Going down the data below, set down exactly the line with "input wire [3:0] req_op, // Operation kind" and each line after it through the line with "dec_long <= t_long;"; no other lines.

Segment Start: DATA TO EXAMINE

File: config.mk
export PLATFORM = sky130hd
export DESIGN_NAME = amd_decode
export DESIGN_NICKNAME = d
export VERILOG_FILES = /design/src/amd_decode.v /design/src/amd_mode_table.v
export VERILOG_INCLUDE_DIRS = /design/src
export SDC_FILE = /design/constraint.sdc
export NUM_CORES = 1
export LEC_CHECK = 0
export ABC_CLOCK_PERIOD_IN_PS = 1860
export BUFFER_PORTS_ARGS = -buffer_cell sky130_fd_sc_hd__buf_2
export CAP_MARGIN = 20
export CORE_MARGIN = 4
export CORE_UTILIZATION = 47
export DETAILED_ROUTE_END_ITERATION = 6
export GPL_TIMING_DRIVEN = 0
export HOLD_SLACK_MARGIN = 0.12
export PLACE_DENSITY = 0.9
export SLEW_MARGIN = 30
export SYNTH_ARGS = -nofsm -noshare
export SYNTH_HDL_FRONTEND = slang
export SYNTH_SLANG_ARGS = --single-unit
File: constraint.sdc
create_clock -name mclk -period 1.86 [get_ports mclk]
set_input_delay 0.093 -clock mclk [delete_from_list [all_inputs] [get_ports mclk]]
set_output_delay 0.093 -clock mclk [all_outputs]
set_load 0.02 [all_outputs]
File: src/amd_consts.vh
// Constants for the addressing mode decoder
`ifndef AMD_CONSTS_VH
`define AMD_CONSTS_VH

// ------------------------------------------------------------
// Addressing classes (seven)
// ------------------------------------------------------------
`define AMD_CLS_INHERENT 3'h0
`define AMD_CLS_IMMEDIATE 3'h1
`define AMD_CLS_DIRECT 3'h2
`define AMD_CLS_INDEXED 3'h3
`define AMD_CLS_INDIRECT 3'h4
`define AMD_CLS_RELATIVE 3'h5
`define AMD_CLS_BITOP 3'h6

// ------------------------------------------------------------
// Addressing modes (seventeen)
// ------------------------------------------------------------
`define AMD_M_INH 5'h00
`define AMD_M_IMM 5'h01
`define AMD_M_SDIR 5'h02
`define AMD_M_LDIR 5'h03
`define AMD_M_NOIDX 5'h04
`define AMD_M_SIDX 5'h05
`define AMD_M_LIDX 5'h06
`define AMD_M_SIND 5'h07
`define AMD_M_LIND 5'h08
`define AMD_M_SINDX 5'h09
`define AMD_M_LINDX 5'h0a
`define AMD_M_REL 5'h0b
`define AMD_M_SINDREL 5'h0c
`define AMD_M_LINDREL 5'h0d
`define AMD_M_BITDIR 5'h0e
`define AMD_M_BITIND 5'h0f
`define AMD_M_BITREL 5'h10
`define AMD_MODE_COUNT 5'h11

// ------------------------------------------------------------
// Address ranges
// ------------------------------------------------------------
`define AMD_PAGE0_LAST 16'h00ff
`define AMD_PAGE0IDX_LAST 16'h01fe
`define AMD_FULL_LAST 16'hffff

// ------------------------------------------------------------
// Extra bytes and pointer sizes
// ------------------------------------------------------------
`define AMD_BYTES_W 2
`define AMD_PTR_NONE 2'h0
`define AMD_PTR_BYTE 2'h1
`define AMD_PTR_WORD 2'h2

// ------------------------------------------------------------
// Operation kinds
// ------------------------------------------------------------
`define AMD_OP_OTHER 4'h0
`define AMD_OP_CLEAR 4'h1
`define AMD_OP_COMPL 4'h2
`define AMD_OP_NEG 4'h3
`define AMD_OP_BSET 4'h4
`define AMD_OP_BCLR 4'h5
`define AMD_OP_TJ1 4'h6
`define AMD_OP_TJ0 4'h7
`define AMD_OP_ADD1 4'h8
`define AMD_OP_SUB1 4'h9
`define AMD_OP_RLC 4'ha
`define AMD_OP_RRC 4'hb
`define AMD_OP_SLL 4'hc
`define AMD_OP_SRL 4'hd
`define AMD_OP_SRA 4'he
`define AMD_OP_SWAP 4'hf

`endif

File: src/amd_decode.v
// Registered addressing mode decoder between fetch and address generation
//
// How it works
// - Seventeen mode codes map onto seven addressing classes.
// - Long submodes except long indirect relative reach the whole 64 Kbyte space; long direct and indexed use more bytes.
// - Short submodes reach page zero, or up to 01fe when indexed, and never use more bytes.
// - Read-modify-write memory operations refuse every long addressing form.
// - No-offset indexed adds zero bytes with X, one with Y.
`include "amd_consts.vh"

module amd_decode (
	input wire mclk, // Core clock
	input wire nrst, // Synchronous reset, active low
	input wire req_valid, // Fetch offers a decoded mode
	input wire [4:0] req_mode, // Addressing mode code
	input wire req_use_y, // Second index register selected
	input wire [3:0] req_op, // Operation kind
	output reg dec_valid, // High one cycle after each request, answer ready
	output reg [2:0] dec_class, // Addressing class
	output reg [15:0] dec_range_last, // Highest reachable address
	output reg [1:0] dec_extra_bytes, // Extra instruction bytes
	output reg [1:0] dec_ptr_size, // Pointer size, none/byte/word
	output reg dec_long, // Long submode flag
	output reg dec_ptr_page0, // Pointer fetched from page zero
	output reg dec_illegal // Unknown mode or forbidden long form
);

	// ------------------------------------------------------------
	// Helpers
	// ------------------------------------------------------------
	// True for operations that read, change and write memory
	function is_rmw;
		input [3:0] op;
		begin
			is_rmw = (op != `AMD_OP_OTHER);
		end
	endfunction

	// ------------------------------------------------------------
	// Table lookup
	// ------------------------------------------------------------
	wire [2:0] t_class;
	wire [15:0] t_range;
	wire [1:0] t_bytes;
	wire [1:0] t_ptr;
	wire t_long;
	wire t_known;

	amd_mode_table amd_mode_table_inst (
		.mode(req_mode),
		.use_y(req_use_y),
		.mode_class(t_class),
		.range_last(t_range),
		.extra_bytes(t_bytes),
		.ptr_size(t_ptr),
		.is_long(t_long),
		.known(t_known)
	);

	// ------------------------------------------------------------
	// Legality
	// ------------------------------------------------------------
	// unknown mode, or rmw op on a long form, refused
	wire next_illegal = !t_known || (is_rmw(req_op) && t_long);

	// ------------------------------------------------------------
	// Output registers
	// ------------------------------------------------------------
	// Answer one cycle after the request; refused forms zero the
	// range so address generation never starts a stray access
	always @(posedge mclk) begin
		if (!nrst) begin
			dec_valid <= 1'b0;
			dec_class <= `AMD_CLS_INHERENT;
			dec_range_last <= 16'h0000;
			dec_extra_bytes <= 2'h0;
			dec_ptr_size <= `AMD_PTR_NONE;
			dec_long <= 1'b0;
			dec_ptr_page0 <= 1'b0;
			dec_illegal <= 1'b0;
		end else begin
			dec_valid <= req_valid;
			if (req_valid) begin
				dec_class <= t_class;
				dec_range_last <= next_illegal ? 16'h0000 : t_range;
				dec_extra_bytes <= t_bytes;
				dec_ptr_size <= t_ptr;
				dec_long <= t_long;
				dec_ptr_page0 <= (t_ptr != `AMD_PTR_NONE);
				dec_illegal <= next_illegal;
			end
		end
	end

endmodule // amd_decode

Segment End: DATA TO EXAMINE

» **EXERCISE OUTPUT**
	input wire [3:0] req_op, // Operation kind
	output reg dec_valid, // High one cycle after each request, answer ready
	output reg [2:0] dec_class, // Addressing class
	output reg [15:0] dec_range_last, // Highest reachable address
	output reg [1:0] dec_extra_bytes, // Extra instruction bytes
	output reg [1:0] dec_ptr_size, // Pointer size, none/byte/word
	output reg dec_long, // Long submode flag
	output reg dec_ptr_page0, // Pointer fetched from page zero
	output reg dec_illegal // Unknown mode or forbidden long form
);

	// ------------------------------------------------------------
	// Helpers
	// ------------------------------------------------------------
	// True for operations that read, change and write memory
	function is_rmw;
		input [3:0] op;
		begin
			is_rmw = (op != `AMD_OP_OTHER);
		end
	endfunction

	// ------------------------------------------------------------
	// Table lookup
	// ------------------------------------------------------------
	wire [2:0] t_class;
	wire [15:0] t_range;
	wire [1:0] t_bytes;
	wire [1:0] t_ptr;
	wire t_long;
	wire t_known;

	amd_mode_table amd_mode_table_inst (
		.mode(req_mode),
		.use_y(req_use_y),
		.mode_class(t_class),
		.range_last(t_range),
		.extra_bytes(t_bytes),
		.ptr_size(t_ptr),
		.is_long(t_long),
		.known(t_known)
	);

	// ------------------------------------------------------------
	// Legality
	// ------------------------------------------------------------
	// unknown mode, or rmw op on a long form, refused
	wire next_illegal = !t_known || (is_rmw(req_op) && t_long);

	// ------------------------------------------------------------
	// Output registers
	// ------------------------------------------------------------
	// Answer one cycle after the request; refused forms zero the
	// range so address generation never starts a stray access
	always @(posedge mclk) begin
		if (!nrst) begin
			dec_valid <= 1'b0;
			dec_class <= `AMD_CLS_INHERENT;
			dec_range_last <= 16'h0000;
			dec_extra_bytes <= 2'h0;
			dec_ptr_size <= `AMD_PTR_NONE;
			dec_long <= 1'b0;
			dec_ptr_page0 <= 1'b0;
			dec_illegal <= 1'b0;
		end else begin
			dec_valid <= req_valid;
			if (req_valid) begin
				dec_class <= t_class;
				dec_range_last <= next_illegal ? 16'h0000 : t_range;
				dec_extra_bytes <= t_bytes;
				dec_ptr_size <= t_ptr;
				dec_long <= t_long;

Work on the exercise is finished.